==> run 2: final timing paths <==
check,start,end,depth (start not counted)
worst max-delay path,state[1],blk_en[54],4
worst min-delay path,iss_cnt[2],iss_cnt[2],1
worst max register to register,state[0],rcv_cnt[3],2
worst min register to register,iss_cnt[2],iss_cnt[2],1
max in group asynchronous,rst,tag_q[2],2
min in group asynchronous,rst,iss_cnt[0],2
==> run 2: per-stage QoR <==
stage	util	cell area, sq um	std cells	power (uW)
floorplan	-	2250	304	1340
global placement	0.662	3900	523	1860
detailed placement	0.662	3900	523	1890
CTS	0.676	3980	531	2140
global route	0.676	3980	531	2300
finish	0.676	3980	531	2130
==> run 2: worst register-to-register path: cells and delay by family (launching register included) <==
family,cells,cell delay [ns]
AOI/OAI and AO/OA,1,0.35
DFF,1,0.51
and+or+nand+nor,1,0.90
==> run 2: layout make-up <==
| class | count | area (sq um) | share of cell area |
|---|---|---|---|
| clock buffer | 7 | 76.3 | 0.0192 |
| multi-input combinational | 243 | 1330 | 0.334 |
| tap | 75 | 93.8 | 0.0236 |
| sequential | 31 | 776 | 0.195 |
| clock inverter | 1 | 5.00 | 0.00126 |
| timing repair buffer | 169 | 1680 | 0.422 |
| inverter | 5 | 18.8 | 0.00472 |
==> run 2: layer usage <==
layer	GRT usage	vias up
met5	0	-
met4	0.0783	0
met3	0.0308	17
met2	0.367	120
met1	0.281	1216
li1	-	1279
### config.mk
export PLATFORM = sky130hd
export DESIGN_NAME = mul_div_unit
export DESIGN_NICKNAME = d
export VERILOG_FILES = /design/src/rtl/mul_div_unit.sv
export SDC_FILE = /design/constraint.sdc
export NUM_CORES = 2
export LEC_CHECK = 0
export CORE_ASPECT_RATIO = 1.25
export CORE_MARGIN = 2
export CORE_UTILIZATION = 45
export DETAILED_ROUTE_END_ITERATION = 10
export PLACE_DENSITY_LB_ADDON = 0.05
export SETUP_SLACK_MARGIN = 0.1
export SYNTH_ARGS = -nofsm -noshare
export SYNTH_HDL_FRONTEND = slang
export SYNTH_SLANG_ARGS = --single-unit
### constraint.sdc
create_clock -name Clk -period 10.6 [get_ports Clk]
set_clock_uncertainty 0.15 [all_clocks]
set_input_delay 1.06 -clock Clk [delete_from_list [all_inputs] [get_ports Clk]]
set_output_delay 1.06 -clock Clk [all_outputs]
set_load 0.02 [all_outputs]
$ cat config.mk
export PLATFORM = sky130hd
export DESIGN_NAME = ps2_receiver
export DESIGN_NICKNAME = d
export VERILOG_FILES = /design/src/rtl/ps2_receiver.sv
export SDC_FILE = /design/constraint.sdc
export NUM_CORES = 1
export LEC_CHECK = 0
export CAP_MARGIN = 10
export CELL_PAD_IN_SITES_DETAIL_PLACEMENT = 0
export CELL_PAD_IN_SITES_GLOBAL_PLACEMENT = 1
export CORE_ASPECT_RATIO = 1.4
export CORE_MARGIN = 1
export CORE_UTILIZATION = 48
export CTS_CLUSTER_DIAMETER = 100
export DETAILED_ROUTE_END_ITERATION = 6
export GPL_TIMING_DRIVEN = 0
export PLACE_DENSITY_LB_ADDON = 0.1
export SLEW_MARGIN = 10
export SYNTH_ARGS = -nofsm -noshare
export SYNTH_HDL_FRONTEND = slang
export SYNTH_SLANG_ARGS = --single-unit
$ cat constraint.sdc
create_clock -name clk -period 3.2 [get_ports clk]
set_clock_uncertainty 0.1 [all_clocks]
set_input_delay 0.32 -clock clk [delete_from_list [all_inputs] [get_ports clk]]
set_output_delay 0.32 -clock clk [all_outputs]
set_load 0.02 [all_outputs]
$ cat src/rtl/conv33_input_window.sv
// rtl/conv33_input_window.sv - 3x3 sliding window former over a raster pixel stream
module conv33_input_window #(
    parameter int DATA_WIDTH = 8,
    parameter int IMG_W      = 28,
    parameter int IMG_H      = 28
) (
    input  logic                      clk,
    input  logic                      rst,
    input  logic                      in_valid,
    input  logic [DATA_WIDTH-1:0]     in_data,
    output logic                      out_valid,
    output logic [9*DATA_WIDTH-1:0]   out_window,
    output logic                      frame_done
);

    localparam int CW = (IMG_W > 1) ? $clog2(IMG_W) : 1;
    localparam int RW = (IMG_H > 1) ? $clog2(IMG_H) : 1;

    typedef enum logic {
        FILL = 1'b0,
        RUN  = 1'b1
    } phase_t;

    phase_t phase;
    phase_t phase_next;

    logic [CW-1:0]           col;
    logic [RW-1:0]           row;
    logic [DATA_WIDTH-1:0]   lb0 [IMG_W];
    logic [DATA_WIDTH-1:0]   lb1 [IMG_W];
    logic [DATA_WIDTH-1:0]   lb0_rd;
    logic [DATA_WIDTH-1:0]   lb1_rd;
    logic [9*DATA_WIDTH-1:0] win;
    logic [9*DATA_WIDTH-1:0] win_next;
    logic                    col_last;
    logic                    row_last;
    logic                    emit;
    logic                    frame_end;

    assign col_last = (col == CW'(IMG_W - 1));
    assign row_last = (row == RW'(IMG_H - 1));
    assign lb0_rd   = lb0[col];
    assign lb1_rd   = lb1[col];

    // Phase register: FILL while the first two rows of a frame load the line buffers
    always_ff @(posedge clk) begin
        if (!rst) begin
            phase <= FILL;
        end else begin
            phase <= phase_next;
        end
    end

    // Phase transitions and window-emit decision for the pixel being accepted
    always_comb begin
        phase_next = phase;
        emit       = 1'b0;
        frame_end  = 1'b0;
        if (in_valid) begin
            // columns 0 and 1 would mix taps from two different rows
            emit      = (phase == RUN) && (col >= CW'(2));
            frame_end = emit && row_last && col_last;
            if (row_last && col_last) begin
                phase_next = FILL;
            end else if (col_last && (row == RW'(1))) begin
                phase_next = RUN;
            end
        end
    end

    // Next window: every row shifts left, the new column enters at tap column 2
    always_comb begin
        win_next = win;
        for (int i = 0; i < 3; i++) begin
            for (int j = 0; j < 2; j++) begin
                win_next[(3*i+j)*DATA_WIDTH +: DATA_WIDTH] = win[(3*i+j+1)*DATA_WIDTH +: DATA_WIDTH];
            end
        end
        win_next[2*DATA_WIDTH +: DATA_WIDTH] = lb0_rd;
        win_next[5*DATA_WIDTH +: DATA_WIDTH] = lb1_rd;
        win_next[8*DATA_WIDTH +: DATA_WIDTH] = in_data;
    end

    // Line buffers carry no reset; rows 0 and 1 of each frame never emit, so stale data is harmless
    always_ff @(posedge clk) begin
        if (rst && in_valid) begin
            lb0[col] <= lb1_rd;
            lb1[col] <= in_data;
        end
    end

    // Raster position counters, window array and registered outputs
    always_ff @(posedge clk) begin
        if (!rst) begin
            col        <= '0;
            row        <= '0;
            win        <= '0;
            out_valid  <= 1'b0;
            frame_done <= 1'b0;
            out_window <= '0;
        end else begin
            out_valid  <= emit;
            frame_done <= frame_end;
            if (in_valid) begin
                win <= win_next;
                if (emit) begin
                    out_window <= win_next;
                end
                if (col_last) begin
                    col <= '0;
                    row <= row_last ? '0 : row + RW'(1);
                end else begin
                    col <= col + CW'(1);
                end
            end
        end
    end

endmodule

$ cat config.mk
export PLATFORM = sky130hd
export DESIGN_NAME = conv33_input_window
export DESIGN_NICKNAME = d
export VERILOG_FILES = /design/src/rtl/conv33_input_window.sv
export SDC_FILE = /design/constraint.sdc
export NUM_CORES = 1
export LEC_CHECK = 0
export ABC_AREA = 0
export CAP_MARGIN = 20
export CORE_MARGIN = 2
export CORE_UTILIZATION = 35
export DETAILED_ROUTE_END_ITERATION = 16
export HOLD_SLACK_MARGIN = 0.05
export REMOVE_ABC_BUFFERS = 1
export SLEW_MARGIN = 20
export SYNTH_ARGS = -nofsm -noshare
export SYNTH_HDL_FRONTEND = slang
export SYNTH_SLANG_ARGS = --single-unit
$ cat constraint.sdc
create_clock -name clk -period 3.25 [get_ports clk]
set_input_delay 0.4875 -clock clk [delete_from_list [all_inputs] [get_ports clk]]
set_output_delay 0.4875 -clock clk [all_outputs]
set_load 0.05 [all_outputs]
$ cat src/rtl/instruction_fetch_stage_pkg.sv
// Shared front-end constants and the per-edge fetch action decode.
package instruction_fetch_stage_pkg;

    localparam int unsigned ADDRESS_LEN_DEFAULT     = 32;
    localparam int unsigned INSTRUCTION_LEN_DEFAULT = 32;
    localparam int unsigned COUNTER_LEN_DEFAULT     = 16;
    localparam logic [31:0] NOP_INSTRUCTION         = 32'h0000_0000;
    localparam int unsigned PC_INCREMENT            = 4;
    localparam logic        ZERO                    = 1'b0;
    localparam logic        ONE                     = 1'b1;

    // What the fetch stage does on the next rising edge
    typedef enum logic [1:0] {
        ACT_FETCH  = 2'd0,
        ACT_BUBBLE = 2'd1,
        ACT_FREEZE = 2'd2,
        ACT_BRANCH = 2'd3
    } fetch_action_e;

    // Branch beats freeze: the frozen ID instruction is on the wrong path
    function automatic fetch_action_e decode_action(input logic branch_taken,
                                                    input logic freeze,
                                                    input logic imem_ready);
        if (branch_taken)    return ACT_BRANCH;
        else if (freeze)     return ACT_FREEZE;
        else if (!imem_ready) return ACT_BUBBLE;
        else                 return ACT_FETCH;
    endfunction

endpackage
`src/rtl/exec_unit.sv`:
```
// exec_unit: multi-cycle RV32I-style OP/OP-IMM execute unit with a private register file.
// Flow: IDLE (accept) -> READ (operands, legality) -> EXEC (ALU, writeback) -> DONE (report).
module exec_unit #(
  parameter int unsigned WIDTH = 32,
  parameter int unsigned NREGS = 32
) (
  input  logic             clk,
  input  logic             reset,
  input  logic             in_valid,
  output logic             in_ready,
  input  logic [6:0]       opcode,
  input  logic [2:0]       funct3,
  input  logic             funct7b5,
  input  logic [4:0]       rd,
  input  logic [4:0]       rs1,
  input  logic [4:0]       rs2,
  input  logic [11:0]      imm12,
  output logic             out_valid,
  input  logic             out_ready,
  output logic [WIDTH-1:0] out_data,
  output logic [4:0]       out_rd,
  output logic             illegal,
  output logic [7:0]       led
);

  localparam int unsigned AW = $clog2(NREGS);
  localparam int unsigned SW = $clog2(WIDTH);
  localparam logic [6:0] OPC_OP  = 7'b0110011;
  localparam logic [6:0] OPC_IMM = 7'b0010011;

  typedef enum logic [1:0] {S_IDLE, S_READ, S_EXEC, S_DONE} state_t;

  state_t           state, state_next;
  logic [6:0]       opc_q;
  logic [2:0]       f3_q;
  logic             f7_q;
  logic [4:0]       rd_q, rs1_q, rs2_q;
  logic [11:0]      imm_q;
  logic [WIDTH-1:0] op_a, op_b;
  logic             ill_q;
  logic [WIDTH-1:0] rf [NREGS];

  logic             is_op_c, is_imm_c, ill_c;
  logic [WIDTH-1:0] rd_a_c, rd_b_c, alu_c;
  logic [SW-1:0]    shamt_c;

  // State register
  always_ff @(posedge clk) begin
    if (reset) state <= S_IDLE;
    else       state <= state_next;
  end

  // Next-state logic
  always_comb begin
    state_next = state;
    case (state)
      S_IDLE:  if (in_valid) state_next = S_READ;
      S_READ:  state_next = S_EXEC;
      S_EXEC:  state_next = S_DONE;
      S_DONE:  if (out_ready) state_next = S_IDLE;
      default: state_next = S_IDLE;
    endcase
  end

  // Operand read with hardwired x0, plus legality decode of the latched instruction
  always_comb begin
    is_op_c  = (opc_q == OPC_OP);
    is_imm_c = (opc_q == OPC_IMM);
    rd_a_c   = (rs1_q == 5'd0) ? '0 : rf[rs1_q[AW-1:0]];
    rd_b_c   = (rs2_q == 5'd0) ? '0 : rf[rs2_q[AW-1:0]];
    ill_c    = 1'b0;
    if (!is_op_c && !is_imm_c) ill_c = 1'b1;
    if (is_op_c && f7_q && (f3_q != 3'b000) && (f3_q != 3'b101)) ill_c = 1'b1;
    if (is_imm_c && f7_q && (f3_q == 3'b001)) ill_c = 1'b1;
    if ((32'(rd_q) >= NREGS) || (32'(rs1_q) >= NREGS)) ill_c = 1'b1;
    if (is_op_c && (32'(rs2_q) >= NREGS)) ill_c = 1'b1;
  end

  // ALU on the latched operands
  always_comb begin
    shamt_c = op_b[SW-1:0];
    alu_c   = '0;
    case (f3_q)
      3'b000:  alu_c = (is_op_c && f7_q) ? (op_a - op_b) : (op_a + op_b);
      3'b001:  alu_c = op_a << shamt_c;
      3'b010:  alu_c = WIDTH'($signed(op_a) < $signed(op_b));
      3'b011:  alu_c = WIDTH'(op_a < op_b);
      3'b100:  alu_c = op_a ^ op_b;
      3'b101:  alu_c = f7_q ? WIDTH'($signed(op_a) >>> shamt_c) : (op_a >> shamt_c);
      3'b110:  alu_c = op_a | op_b;
      default: alu_c = op_a & op_b;
    endcase
  end

  // Datapath, register file and registered outputs
  always_ff @(posedge clk) begin
    if (reset) begin
      in_ready  <= 1'b1;
      out_valid <= 1'b0;
      out_data  <= '0;
      out_rd    <= '0;
      illegal   <= 1'b0;
      led       <= '0;
      opc_q     <= '0;
      f3_q      <= '0;
      f7_q      <= 1'b0;
      rd_q      <= '0;
      rs1_q     <= '0;
      rs2_q     <= '0;
      imm_q     <= '0;
      op_a      <= '0;
      op_b      <= '0;
      ill_q     <= 1'b0;
      for (int i = 0; i < int'(NREGS); i++) rf[i] <= '0;
    end else begin
      in_ready  <= (state_next == S_IDLE);
      out_valid <= (state_next == S_DONE);
      case (state)
        S_IDLE: begin
          if (in_valid) begin
            opc_q <= opcode;
            f3_q  <= funct3;
            f7_q  <= funct7b5;
            rd_q  <= rd;
            rs1_q <= rs1;
            rs2_q <= rs2;
            imm_q <= imm12;
          end
        end
        S_READ: begin
          op_a  <= rd_a_c;
          op_b  <= is_op_c ? rd_b_c : WIDTH'($signed(imm_q));
          ill_q <= ill_c;
        end
        S_EXEC: begin
          out_data <= ill_q ? '0 : alu_c;
          led      <= ill_q ? 8'd0 : alu_c[7:0];
          out_rd   <= rd_q;
          illegal  <= ill_q;
          if (!ill_q && (rd_q != 5'd0)) rf[rd_q[AW-1:0]] <= alu_c;
        end
        default: ;
      endcase
    end
  end

endmodule

```
`config.mk`:
```
export PLATFORM = sky130hd
export DESIGN_NAME = exec_unit
export DESIGN_NICKNAME = d
export VERILOG_FILES = /design/src/rtl/exec_unit.sv
export SDC_FILE = /design/constraint.sdc
export NUM_CORES = 2
export LEC_CHECK = 0
export ABC_CLOCK_PERIOD_IN_PS = 8450
export CORE_MARGIN = 2
export CORE_UTILIZATION = 42
export DETAILED_ROUTE_END_ITERATION = 6
export DONT_BUFFER_PORTS = 1
export PLACE_DENSITY_LB_ADDON = 0.12
export SLEW_MARGIN = 20
export SYNTH_ARGS = -nofsm -noshare
export SYNTH_HDL_FRONTEND = slang
export SYNTH_SLANG_ARGS = --single-unit
```
`constraint.sdc`:
```
create_clock -name clk -period 8.45 [get_ports clk]
set_input_delay 1.69 -clock clk [delete_from_list [all_inputs] [get_ports clk]]
set_output_delay 1.69 -clock clk [all_outputs]
set_load 0.02 [all_outputs]
```
==> flow_summary.json <==
{
  "seq_area_frac_synth_pct": 50.9,
  "powerDensity_mw_per_mm2": 215,
  "rsz0062_at_grt": "false",
  "grt_max_degree": 179,
  "path_cells": "clkinv_1, fa_1, nor2b_1, o311ai_4, a2111oi_4, o31ai_2, o211ai_2, a41o_1, o21a_1, o21ai_4, a21oi_1",
  "cpPeakStageDelay_ns": 0.82,
  "nets": 5019,
  "crit_path_start_kind": "flip-flop",
  "die_h_um": 402,
  "first_global_vias": 44700,
  "clock_latency_ns": 0.82,
  "synth_area_per_cell_sq_um": 13.0,
  "arrival_ns": 5.55,
  "cts-hold-fix-buffers": 0,
  "io_pins": 90,
  "routed_wl_mm": 259,
  "violations": "design-rule violations",
  "drv_cap": 0,
  "vias_per_cell": 6.70,
  "layout.cells.non_filler": 7049,
  "timing.rr.start": "op_b[1]$_SDFFE_PP0N_",
  "hp-class": "flip-flop to flip-flop",
  "drtIter0Drc": 6828,
  "drc": 1,
  "initial_core_util_pct": 42.4,
  "status": "complete, but fails checks",
  "die-area_sq_mm": 0.161,
  "min_period_ns": 5.07,
  "wl_per_cell_um": 36.8,
  "syn_inst": 5110,
  "post_cts_resized": 0,
  "cts.clk_slew.worst_paths_ns": 0.06,
  "vias": 47200,
  "antenna_found_initial": 22,
  "post-cts-setup-buffer-count": 0,
  "cts_tree": "yes",
  "clock-root-buffer": "clkbuf_16",
  "crit_type": "flip-flop to flip-flop",
  "tightest_slew_ns": 1.17,
  "fin_crit_sh_pct": 60.0,
  "antenna_left": 0,
  "cts.sink_count": 1179,
  "synth_edf_count": 1024,
  "cp_max_fo": 31,
  "yosysWarnings": 0,
  "finalMaxSlewViolations": 0,
  "async_flop_share_pct": 0,
  "firstDrtPassIters": 7,
  "synth_cell_type_count": 91,
  "cp-endpoint": "rf[17][28]$_SDFFCE_PN0P_",
  "cp_slowest_cell": "o21ai_4",
  "cts_buffers": 138,
  "synth_area_leader_cell": "edfxtp_1",
  "synth_area_leaders": "edfxtp_1 46%, mux4_2 24%, nor2_1 6.3%, dfxtp_1 4.7%, a21oi_1 2.3%",
  "grt.total_usage_pct": 31.8,
  "port_buffers": 0,
  "gp_congestion": 0.995,
  "ff2ff_path_depth": 11,
  "clk_path_buf_depth": 3,
  "regToRegSetupSlack_ns": 3.38,
  "yosysTopAreaCellShare_pct": 46.3,
  "ir_worst_vdd_mv": 0.191,
  "fmax_mhz": 197,
  "finalSetupViolations": 0,
  "required_ns": 8.93,
  "fin_skew_ns": 0.0547,
  "r2r-end": "rf[17][28]$_SDFFCE_PN0P_",
  "area_delta_synth_final_pct": 9.71,
  "drive_gt1_share_pct": 24.8,
  "end_kind": "flip-flop",
  "power_leakage_nw": 23.4,
  "core-area_sq_mm": 0.157,
  "ys_ff_latch": 1179,
  "place_inst": 6795,
  "fin_setup_tns_ns": 0,
  "grt_overflow": 0,
  "synth_area_sq_mm": 0.0664,
  "die_x_um": 402,
  "cts-htree-levels": 4,
  "finalHoldViolCount": 0,
  "rows": 145,
  "grt_pass1_wl_mm": 361,
  "synthFlopType": "edfxtp_1",
  "relSlewSlack_pct": 22.3,
  "hpwl_mm": 173,
  "p_total_w": 0.0157,
  "fill_cells": 14100,
  "startpoint": "op_b[1]$_SDFFE_PP0N_"
}
## layer usage
layer	up-vias	share of wire (%)	global-route usage (%)
li1	19000	-	-
met5	-	0.029	0
met3	397	10	7.07
met2	2661	46	49.1
met1	25200	40	44.8
met4	10	3.6	10.1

★ ★ ★ ★ ★

Using the records above, copy all lines that include the word "flip".

  "crit_path_start_kind": "flip-flop",
  "hp-class": "flip-flop to flip-flop",
  "crit_type": "flip-flop to flip-flop",
  "end_kind": "flip-flop",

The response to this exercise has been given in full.